Learning to Meditate on Scripture

The word meditation sounds an alarm in some Christian minds, evoking images of gurus sitting cross-legged amid chants and incense smoke. When I’ve taught on Scripture meditation, I’ve occasionally even been met by pushback, a wariness of anything that seems Eastern or mystical.


Notwithstanding the reality that the Christian tradition has its origins in the Ancient Near East, and that any religion claiming direct contact with the divine is by definition mystical (personal relationship with Jesus, anyone?), Scripture meditation is a very orthodox practice that has its origins in Scripture itself.
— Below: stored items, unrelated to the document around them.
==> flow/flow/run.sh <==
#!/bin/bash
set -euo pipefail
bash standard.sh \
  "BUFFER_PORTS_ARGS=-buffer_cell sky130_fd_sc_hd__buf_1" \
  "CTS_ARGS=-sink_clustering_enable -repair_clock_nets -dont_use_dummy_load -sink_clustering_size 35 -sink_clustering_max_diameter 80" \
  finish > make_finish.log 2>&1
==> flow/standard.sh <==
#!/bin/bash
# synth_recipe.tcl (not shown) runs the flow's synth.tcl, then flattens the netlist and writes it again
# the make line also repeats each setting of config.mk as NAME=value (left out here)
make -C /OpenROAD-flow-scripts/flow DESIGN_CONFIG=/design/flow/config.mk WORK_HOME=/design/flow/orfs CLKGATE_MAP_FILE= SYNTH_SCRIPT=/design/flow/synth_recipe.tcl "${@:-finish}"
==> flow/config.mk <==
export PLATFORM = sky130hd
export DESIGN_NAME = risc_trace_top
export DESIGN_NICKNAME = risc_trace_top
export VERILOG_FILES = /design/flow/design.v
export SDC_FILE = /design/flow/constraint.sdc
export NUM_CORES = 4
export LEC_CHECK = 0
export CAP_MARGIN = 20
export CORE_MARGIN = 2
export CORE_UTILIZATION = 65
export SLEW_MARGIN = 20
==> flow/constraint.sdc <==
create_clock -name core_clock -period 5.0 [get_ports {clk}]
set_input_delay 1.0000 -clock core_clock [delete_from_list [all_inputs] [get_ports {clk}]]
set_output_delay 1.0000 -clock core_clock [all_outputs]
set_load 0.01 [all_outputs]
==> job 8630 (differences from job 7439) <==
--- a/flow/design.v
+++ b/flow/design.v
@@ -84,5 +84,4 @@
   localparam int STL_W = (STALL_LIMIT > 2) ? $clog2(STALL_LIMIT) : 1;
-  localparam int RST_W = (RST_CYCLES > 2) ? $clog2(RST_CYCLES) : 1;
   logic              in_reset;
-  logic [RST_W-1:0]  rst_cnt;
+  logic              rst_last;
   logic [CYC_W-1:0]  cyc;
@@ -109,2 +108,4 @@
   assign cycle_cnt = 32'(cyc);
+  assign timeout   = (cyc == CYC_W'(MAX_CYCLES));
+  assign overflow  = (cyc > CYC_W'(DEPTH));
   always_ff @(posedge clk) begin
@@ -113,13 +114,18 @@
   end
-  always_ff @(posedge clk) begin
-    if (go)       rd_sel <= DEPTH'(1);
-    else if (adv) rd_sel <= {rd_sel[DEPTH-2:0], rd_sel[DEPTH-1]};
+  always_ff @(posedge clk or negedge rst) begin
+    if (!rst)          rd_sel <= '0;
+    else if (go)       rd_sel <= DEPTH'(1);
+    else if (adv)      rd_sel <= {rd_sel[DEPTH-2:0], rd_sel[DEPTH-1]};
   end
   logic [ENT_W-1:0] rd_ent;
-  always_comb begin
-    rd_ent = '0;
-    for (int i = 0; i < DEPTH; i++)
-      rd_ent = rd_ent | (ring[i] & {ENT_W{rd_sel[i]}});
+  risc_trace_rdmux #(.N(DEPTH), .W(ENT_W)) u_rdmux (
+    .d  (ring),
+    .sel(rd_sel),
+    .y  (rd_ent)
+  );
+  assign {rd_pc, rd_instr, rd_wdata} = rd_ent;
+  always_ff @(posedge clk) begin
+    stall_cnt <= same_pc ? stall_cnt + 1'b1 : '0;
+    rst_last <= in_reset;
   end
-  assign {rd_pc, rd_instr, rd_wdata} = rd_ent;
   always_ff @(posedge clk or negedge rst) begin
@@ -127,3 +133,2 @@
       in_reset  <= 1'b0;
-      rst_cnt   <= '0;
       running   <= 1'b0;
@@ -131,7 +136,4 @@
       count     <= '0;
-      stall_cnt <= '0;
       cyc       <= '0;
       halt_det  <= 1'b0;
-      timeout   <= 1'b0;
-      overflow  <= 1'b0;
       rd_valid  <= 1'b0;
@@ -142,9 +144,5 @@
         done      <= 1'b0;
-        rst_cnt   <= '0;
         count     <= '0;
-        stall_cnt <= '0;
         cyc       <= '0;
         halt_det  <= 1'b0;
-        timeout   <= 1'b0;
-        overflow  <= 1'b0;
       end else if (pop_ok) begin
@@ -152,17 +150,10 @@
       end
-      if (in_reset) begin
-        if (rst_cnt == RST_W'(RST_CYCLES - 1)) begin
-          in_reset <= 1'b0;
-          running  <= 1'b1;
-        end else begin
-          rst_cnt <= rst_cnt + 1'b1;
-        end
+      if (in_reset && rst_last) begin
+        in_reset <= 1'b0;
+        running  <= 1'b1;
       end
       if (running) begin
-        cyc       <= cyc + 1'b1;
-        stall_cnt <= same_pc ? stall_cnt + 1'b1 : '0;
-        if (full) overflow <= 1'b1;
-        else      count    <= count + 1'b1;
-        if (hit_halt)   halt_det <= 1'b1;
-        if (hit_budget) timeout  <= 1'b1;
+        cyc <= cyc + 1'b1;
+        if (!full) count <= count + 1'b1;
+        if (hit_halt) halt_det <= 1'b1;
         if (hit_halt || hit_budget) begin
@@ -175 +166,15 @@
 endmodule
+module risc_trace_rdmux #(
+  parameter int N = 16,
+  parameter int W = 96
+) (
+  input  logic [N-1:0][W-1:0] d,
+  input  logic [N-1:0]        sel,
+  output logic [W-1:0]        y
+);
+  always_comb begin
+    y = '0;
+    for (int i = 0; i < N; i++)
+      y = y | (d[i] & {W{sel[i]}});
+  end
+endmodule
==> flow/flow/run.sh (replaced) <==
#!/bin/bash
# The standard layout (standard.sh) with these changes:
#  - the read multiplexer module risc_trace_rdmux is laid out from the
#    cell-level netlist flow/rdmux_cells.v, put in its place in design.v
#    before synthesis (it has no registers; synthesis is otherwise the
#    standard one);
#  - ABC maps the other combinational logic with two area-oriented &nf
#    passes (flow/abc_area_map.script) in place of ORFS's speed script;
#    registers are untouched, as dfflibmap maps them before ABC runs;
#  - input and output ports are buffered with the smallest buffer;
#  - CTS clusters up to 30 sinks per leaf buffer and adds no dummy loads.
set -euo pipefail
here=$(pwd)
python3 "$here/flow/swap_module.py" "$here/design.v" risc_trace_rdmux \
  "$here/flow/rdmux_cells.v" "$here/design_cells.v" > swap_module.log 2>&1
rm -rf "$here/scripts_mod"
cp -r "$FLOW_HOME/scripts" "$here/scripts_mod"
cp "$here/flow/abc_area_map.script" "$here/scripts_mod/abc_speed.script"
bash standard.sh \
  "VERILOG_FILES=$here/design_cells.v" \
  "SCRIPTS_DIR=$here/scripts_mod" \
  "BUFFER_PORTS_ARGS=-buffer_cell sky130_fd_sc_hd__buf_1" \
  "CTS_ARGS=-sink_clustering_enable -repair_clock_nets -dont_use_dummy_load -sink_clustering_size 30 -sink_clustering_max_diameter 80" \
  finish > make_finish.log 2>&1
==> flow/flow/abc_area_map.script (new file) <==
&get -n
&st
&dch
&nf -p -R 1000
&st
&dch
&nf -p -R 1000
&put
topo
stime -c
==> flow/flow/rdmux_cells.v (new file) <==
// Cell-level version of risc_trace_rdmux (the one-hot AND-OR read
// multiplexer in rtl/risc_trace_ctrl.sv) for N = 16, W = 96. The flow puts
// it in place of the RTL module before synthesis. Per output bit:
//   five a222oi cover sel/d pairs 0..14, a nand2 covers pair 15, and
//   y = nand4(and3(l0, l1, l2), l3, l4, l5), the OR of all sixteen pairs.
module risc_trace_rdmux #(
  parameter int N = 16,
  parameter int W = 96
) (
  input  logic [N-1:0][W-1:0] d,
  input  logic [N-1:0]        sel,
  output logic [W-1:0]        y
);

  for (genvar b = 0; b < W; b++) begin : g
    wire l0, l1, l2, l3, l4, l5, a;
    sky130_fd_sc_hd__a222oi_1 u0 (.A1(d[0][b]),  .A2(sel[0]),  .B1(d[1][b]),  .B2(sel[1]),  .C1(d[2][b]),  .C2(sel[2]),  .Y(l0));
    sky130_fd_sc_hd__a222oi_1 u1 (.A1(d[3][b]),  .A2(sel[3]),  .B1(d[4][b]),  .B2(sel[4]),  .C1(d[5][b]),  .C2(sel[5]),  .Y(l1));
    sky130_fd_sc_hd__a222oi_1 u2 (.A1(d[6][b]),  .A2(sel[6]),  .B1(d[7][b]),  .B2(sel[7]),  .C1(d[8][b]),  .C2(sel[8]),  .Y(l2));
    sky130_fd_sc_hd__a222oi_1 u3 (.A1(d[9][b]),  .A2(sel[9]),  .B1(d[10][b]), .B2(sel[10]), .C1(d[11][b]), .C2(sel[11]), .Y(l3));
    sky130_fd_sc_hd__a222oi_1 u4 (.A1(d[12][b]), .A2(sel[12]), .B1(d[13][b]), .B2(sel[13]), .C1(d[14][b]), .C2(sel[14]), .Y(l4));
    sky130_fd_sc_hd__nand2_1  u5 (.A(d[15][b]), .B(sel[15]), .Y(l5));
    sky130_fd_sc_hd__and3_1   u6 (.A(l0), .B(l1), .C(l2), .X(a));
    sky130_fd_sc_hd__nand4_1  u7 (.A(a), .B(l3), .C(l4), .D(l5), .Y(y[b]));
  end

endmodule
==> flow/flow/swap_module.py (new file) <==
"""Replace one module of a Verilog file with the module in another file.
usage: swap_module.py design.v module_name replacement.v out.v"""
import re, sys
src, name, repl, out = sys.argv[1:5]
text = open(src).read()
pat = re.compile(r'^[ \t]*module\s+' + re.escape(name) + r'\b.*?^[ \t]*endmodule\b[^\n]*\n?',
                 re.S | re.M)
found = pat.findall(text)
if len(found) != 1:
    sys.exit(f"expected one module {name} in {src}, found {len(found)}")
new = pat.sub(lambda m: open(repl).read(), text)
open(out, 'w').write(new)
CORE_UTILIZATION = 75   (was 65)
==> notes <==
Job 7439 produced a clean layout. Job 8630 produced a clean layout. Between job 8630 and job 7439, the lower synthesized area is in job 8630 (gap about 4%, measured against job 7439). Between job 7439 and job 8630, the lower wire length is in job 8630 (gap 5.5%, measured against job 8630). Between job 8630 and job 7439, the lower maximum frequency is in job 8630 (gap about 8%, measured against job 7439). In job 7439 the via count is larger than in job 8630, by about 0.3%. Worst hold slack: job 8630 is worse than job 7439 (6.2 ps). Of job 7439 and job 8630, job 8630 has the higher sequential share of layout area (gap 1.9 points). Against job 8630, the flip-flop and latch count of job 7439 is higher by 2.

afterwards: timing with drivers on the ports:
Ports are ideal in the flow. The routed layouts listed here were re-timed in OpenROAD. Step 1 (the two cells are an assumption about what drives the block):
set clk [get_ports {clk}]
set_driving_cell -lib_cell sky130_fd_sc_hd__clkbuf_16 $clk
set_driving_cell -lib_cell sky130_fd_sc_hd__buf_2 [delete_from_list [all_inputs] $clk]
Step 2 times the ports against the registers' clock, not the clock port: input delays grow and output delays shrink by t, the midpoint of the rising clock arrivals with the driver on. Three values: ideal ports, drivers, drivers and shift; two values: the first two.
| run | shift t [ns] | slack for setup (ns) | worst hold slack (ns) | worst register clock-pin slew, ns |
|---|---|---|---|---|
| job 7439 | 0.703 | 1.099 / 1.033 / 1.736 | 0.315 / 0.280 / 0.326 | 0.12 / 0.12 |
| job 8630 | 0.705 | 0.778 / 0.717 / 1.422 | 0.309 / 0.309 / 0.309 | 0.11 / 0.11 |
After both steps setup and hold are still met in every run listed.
The traditional Christian practice of meditation on Scripture is distinctly different than the image I depicted earlier. Writer and professor Donald Whitney draws helpful distinctions between the Christian practice of Scripture meditation and the forms of meditation that are often “associated with yoga, transcendental meditation, relaxation therapy, or some New Age practice.” He writes:


The kind of meditation encouraged in the Bible differs from other kinds of meditation in several ways. While some advocate a kind of meditation in which you do your best to empty your mind, Christian meditation involves filling your mind with God and His truth. For some, meditation is an attempt to achieve complete mental passivity, but biblical mediation requires constructive mental activity. Worldly meditation employs visualization techniques intended to “create your own reality.” And while Christian history has always had a place for the sanctified use of our God-given imagination in meditation, imagination is our servant to help us meditate on things that are true (see Philippians 4:8). Furthermore, instead of “creating our own reality” through visualization, we link meditation with prayer to God and responsible, Spirit-filled human action to effect changes.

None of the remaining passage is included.